(TASK DETAILS):
The answer must consist of every line in the data that contains "psel".

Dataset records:
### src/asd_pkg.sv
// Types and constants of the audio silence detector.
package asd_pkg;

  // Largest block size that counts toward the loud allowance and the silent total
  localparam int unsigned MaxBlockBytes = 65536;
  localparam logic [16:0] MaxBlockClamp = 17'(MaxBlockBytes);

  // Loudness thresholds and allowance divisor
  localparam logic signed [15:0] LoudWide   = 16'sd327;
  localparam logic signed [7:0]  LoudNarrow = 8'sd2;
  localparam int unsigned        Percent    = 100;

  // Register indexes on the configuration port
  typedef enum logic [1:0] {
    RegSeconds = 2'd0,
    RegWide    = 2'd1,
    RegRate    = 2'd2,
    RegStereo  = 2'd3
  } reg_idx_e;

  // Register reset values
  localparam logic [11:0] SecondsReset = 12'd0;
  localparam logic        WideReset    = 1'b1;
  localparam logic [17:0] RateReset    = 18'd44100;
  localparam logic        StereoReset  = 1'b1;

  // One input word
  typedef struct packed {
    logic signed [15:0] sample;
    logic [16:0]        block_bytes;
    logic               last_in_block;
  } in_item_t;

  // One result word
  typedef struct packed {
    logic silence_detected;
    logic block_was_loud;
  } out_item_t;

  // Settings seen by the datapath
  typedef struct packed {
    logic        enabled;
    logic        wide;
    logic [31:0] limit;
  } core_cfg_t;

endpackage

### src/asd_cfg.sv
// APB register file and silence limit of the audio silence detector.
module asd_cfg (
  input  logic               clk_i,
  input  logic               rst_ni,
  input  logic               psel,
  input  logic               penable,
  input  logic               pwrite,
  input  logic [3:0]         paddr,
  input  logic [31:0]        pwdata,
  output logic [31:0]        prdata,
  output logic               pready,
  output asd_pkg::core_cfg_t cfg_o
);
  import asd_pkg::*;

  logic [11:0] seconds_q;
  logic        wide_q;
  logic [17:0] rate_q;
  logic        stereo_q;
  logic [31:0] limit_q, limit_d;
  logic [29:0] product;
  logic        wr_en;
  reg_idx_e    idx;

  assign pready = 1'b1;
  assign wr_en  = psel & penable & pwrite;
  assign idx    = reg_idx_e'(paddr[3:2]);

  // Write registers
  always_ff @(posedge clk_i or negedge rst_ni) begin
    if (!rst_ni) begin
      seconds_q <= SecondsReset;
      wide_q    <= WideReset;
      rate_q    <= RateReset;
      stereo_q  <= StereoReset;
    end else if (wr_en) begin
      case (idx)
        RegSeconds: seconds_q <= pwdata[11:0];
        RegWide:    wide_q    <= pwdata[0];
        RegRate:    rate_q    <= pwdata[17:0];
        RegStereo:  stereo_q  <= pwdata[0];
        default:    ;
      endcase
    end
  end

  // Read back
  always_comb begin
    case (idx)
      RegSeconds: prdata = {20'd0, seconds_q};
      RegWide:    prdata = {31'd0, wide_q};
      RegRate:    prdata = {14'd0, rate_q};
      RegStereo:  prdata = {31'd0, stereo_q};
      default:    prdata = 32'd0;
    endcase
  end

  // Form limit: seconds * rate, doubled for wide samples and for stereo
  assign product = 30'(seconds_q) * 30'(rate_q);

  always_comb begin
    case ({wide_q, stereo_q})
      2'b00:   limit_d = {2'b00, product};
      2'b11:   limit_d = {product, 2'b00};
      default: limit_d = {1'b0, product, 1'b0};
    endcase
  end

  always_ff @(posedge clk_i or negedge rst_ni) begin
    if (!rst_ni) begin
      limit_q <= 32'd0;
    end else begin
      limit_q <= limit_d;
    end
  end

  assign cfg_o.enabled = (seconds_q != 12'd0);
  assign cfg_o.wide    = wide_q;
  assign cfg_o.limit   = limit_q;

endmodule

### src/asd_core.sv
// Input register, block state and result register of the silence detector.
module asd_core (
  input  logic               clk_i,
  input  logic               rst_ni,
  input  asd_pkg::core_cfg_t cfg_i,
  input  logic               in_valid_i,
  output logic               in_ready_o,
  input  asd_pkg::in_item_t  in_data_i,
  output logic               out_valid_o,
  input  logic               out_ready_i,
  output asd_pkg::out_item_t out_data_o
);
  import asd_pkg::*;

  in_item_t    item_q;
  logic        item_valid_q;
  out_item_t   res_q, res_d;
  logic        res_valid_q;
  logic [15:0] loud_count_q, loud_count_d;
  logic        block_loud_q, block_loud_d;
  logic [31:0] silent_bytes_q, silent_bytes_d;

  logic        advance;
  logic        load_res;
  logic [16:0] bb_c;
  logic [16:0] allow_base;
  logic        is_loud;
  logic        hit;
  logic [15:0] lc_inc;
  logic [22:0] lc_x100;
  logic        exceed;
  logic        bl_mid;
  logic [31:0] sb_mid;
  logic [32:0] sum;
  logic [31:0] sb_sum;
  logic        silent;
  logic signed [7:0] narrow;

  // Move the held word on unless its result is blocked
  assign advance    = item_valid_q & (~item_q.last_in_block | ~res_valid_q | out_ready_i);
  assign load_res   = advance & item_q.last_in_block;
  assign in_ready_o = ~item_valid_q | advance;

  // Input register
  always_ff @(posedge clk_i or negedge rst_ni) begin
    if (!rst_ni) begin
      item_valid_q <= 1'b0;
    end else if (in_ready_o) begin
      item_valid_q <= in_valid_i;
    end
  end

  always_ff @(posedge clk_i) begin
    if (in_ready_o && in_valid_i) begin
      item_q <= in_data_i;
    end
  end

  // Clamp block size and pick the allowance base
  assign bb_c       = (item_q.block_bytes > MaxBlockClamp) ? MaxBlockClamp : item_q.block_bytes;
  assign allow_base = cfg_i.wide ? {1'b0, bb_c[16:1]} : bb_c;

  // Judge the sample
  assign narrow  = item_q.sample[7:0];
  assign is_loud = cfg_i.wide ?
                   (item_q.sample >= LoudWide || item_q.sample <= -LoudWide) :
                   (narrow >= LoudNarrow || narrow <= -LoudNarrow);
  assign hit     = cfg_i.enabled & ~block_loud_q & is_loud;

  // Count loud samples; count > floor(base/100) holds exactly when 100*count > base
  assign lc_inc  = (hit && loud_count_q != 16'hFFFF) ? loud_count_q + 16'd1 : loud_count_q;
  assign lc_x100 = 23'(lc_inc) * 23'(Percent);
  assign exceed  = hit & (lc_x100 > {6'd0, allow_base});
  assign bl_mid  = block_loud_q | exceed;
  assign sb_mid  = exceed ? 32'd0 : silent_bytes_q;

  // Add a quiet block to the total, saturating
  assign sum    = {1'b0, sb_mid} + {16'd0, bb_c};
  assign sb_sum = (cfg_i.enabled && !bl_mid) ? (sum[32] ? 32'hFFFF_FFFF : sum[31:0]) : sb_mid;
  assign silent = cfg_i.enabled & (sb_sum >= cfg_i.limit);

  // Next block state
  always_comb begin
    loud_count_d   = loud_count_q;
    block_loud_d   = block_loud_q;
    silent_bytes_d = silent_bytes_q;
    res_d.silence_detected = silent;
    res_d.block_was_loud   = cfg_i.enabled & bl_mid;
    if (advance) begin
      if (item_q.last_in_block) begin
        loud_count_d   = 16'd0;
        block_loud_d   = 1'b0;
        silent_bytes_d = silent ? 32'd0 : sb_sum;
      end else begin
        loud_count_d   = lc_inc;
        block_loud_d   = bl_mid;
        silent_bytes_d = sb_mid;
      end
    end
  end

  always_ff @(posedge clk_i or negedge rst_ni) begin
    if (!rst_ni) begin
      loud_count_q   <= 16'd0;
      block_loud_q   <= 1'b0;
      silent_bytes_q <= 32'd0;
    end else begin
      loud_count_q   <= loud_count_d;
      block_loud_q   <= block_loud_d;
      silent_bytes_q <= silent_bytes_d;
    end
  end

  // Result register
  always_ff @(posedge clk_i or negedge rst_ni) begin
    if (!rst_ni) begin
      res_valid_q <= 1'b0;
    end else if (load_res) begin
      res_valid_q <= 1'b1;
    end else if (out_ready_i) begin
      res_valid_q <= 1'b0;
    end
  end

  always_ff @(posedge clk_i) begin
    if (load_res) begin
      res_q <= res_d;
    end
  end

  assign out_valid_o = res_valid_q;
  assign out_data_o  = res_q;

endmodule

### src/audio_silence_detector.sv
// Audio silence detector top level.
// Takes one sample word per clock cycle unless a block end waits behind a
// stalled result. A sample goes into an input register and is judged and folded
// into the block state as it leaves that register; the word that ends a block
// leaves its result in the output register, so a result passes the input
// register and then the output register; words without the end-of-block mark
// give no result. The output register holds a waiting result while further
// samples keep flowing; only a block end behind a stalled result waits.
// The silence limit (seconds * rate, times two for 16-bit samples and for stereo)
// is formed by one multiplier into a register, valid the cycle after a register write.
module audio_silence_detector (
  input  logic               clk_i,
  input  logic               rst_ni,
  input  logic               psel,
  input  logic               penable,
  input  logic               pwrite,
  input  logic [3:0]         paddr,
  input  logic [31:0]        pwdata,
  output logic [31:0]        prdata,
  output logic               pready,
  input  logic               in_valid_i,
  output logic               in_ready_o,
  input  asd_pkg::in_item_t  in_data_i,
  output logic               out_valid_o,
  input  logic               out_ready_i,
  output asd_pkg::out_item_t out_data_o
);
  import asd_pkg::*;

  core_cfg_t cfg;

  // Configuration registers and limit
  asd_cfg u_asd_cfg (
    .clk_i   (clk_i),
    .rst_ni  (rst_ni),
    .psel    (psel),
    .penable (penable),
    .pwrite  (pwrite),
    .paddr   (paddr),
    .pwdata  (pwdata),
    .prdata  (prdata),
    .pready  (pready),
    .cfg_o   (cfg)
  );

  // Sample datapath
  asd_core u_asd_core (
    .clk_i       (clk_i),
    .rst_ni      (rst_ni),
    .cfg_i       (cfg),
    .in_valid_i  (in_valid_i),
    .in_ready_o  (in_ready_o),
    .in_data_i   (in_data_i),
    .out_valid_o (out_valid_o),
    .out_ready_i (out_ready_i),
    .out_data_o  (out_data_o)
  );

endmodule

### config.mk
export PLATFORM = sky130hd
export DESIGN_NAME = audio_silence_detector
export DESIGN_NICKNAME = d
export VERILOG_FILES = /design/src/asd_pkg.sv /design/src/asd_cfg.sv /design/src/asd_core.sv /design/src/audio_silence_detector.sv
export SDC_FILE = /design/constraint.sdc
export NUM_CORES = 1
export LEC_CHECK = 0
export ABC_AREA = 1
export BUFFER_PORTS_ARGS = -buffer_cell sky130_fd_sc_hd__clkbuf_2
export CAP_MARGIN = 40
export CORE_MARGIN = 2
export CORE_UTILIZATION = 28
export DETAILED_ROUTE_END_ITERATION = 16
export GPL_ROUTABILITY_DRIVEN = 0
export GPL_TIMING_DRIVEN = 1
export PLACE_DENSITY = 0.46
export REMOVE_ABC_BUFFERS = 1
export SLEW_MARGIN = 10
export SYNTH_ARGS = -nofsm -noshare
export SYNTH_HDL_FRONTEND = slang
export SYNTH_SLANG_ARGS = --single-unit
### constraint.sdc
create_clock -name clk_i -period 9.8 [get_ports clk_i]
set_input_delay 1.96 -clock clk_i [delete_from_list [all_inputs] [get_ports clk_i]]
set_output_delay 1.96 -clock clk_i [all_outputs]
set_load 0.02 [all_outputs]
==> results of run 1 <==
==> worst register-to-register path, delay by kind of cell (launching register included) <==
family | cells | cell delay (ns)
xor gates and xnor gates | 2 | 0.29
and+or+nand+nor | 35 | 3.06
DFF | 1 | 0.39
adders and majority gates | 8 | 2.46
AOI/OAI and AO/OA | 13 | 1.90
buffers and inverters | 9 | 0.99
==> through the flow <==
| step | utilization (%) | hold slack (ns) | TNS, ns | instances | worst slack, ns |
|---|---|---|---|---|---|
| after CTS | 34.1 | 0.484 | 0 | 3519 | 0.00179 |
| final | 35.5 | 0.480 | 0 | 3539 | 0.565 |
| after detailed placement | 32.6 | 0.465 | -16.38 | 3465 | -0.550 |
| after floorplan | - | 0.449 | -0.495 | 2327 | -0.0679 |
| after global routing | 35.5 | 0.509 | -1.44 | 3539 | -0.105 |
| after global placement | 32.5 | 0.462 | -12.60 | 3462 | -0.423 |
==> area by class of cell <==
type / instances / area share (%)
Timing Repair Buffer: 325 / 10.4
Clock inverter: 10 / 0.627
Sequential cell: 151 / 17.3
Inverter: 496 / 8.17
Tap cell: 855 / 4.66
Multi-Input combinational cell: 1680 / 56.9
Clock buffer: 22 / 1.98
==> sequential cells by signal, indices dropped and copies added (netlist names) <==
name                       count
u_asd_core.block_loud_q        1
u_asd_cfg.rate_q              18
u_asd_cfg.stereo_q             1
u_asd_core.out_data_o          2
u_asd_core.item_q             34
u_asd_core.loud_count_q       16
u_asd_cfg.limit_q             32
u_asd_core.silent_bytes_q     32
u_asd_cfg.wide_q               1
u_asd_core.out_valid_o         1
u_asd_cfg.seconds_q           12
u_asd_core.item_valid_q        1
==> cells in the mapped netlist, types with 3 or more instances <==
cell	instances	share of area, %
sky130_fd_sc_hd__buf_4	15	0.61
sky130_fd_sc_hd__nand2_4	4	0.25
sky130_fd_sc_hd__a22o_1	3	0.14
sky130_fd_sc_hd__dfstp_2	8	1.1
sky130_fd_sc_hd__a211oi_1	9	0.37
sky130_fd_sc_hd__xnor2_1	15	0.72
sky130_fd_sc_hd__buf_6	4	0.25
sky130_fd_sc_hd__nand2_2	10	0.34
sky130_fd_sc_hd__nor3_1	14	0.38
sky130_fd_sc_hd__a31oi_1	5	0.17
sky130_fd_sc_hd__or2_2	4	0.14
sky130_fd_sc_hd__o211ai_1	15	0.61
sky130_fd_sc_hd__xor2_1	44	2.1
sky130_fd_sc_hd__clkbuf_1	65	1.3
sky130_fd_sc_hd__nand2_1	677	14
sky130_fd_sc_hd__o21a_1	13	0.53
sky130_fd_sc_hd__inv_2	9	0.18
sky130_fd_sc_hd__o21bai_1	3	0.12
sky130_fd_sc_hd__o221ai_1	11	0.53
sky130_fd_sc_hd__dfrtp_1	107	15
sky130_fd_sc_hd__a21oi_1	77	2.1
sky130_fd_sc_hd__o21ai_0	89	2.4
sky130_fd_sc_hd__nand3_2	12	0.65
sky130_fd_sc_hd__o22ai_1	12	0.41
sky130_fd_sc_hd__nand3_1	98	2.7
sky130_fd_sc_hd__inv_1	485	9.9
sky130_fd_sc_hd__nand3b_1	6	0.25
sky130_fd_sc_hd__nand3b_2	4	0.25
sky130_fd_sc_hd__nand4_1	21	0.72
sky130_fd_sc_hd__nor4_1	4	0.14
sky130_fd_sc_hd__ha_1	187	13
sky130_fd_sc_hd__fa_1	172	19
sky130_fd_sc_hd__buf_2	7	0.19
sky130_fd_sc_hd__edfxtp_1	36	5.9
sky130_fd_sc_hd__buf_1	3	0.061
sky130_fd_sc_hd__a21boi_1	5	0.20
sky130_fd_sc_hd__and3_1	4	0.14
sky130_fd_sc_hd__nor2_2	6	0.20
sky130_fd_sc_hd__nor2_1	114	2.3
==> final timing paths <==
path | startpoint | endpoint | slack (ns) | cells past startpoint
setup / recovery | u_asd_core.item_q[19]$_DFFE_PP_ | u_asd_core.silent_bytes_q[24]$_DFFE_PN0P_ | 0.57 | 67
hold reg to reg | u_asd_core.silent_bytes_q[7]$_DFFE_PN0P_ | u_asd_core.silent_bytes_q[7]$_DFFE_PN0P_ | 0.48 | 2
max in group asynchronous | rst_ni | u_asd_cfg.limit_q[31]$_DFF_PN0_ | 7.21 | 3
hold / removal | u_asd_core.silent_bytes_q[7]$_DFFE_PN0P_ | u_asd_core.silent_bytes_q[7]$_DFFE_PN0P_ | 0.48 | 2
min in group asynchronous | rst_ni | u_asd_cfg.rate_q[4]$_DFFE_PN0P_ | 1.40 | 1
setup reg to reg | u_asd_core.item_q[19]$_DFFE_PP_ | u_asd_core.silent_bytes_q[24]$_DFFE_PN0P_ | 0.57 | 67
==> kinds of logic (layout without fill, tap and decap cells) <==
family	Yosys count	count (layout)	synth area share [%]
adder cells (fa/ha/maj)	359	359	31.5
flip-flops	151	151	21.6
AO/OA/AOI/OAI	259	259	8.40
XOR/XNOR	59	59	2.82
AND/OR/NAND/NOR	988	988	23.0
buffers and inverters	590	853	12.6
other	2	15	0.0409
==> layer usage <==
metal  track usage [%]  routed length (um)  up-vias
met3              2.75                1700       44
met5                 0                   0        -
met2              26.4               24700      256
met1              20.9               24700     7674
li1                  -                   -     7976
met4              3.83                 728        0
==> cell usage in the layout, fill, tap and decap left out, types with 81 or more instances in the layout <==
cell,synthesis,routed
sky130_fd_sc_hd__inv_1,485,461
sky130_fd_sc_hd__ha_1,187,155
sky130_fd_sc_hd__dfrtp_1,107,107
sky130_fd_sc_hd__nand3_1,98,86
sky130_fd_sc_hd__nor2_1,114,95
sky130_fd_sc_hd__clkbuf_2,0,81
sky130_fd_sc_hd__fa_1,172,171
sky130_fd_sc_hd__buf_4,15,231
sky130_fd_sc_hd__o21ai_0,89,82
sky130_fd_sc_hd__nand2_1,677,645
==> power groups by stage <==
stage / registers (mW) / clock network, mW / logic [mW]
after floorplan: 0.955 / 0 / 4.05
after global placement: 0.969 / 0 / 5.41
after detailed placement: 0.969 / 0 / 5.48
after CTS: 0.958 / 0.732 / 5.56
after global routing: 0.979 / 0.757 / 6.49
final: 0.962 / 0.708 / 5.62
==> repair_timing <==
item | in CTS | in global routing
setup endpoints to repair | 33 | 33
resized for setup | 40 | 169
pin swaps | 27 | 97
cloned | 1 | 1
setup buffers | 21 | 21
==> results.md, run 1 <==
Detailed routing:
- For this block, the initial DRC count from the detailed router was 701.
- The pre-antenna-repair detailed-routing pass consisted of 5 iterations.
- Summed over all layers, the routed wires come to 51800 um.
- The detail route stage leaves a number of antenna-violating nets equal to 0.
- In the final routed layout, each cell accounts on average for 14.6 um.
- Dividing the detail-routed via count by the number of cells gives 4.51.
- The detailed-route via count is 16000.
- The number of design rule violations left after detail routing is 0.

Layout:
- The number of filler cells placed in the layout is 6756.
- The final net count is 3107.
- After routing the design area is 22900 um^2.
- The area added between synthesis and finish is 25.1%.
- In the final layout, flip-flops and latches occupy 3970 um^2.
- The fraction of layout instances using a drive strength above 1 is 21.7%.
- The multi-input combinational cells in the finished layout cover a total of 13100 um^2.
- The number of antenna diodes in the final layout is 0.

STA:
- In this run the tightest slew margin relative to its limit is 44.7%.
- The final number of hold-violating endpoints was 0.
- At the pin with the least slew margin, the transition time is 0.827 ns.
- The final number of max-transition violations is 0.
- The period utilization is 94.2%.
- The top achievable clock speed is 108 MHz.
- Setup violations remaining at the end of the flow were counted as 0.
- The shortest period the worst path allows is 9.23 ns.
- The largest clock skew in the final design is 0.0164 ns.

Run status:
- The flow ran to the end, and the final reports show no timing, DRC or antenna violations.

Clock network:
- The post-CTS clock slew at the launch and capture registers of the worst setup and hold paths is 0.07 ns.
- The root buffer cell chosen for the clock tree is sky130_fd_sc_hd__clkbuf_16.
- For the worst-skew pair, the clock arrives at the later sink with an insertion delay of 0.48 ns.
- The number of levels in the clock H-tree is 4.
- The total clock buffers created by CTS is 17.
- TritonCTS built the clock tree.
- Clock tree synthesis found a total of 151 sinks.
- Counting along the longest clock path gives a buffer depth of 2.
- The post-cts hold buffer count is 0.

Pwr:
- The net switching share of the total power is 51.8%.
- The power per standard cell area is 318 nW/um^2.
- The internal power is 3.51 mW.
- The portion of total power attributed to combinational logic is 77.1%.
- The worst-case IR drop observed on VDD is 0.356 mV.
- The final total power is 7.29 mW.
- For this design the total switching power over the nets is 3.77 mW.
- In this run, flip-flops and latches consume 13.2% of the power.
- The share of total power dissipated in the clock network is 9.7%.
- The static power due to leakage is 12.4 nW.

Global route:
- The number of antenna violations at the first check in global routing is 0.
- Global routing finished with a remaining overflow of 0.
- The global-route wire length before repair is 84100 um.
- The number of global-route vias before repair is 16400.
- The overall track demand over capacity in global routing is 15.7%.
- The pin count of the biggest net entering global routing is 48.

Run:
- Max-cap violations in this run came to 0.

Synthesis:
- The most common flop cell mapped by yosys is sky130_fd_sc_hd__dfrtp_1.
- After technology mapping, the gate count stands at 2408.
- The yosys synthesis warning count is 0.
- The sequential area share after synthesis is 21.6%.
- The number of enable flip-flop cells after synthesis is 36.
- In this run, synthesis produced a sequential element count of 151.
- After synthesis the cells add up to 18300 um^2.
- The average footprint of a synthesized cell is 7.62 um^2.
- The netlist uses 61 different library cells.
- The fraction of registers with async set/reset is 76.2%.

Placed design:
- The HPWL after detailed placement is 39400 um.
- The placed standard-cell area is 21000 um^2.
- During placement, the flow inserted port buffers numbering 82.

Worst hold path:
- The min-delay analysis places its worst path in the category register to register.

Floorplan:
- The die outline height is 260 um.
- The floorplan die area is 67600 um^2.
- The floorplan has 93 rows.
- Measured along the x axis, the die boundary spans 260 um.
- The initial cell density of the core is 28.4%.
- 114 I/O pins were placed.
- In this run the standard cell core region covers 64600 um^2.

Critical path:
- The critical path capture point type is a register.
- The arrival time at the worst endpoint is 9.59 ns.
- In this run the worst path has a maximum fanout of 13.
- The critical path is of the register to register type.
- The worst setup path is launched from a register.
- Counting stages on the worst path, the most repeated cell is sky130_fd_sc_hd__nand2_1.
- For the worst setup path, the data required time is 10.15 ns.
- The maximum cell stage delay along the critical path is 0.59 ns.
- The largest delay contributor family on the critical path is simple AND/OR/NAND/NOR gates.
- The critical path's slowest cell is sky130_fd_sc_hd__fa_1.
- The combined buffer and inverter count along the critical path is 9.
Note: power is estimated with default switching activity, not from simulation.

(EXERCISE RESULT):
  input  logic               psel,
  assign wr_en  = psel & penable & pwrite;
  input  logic               psel,
    .psel    (psel),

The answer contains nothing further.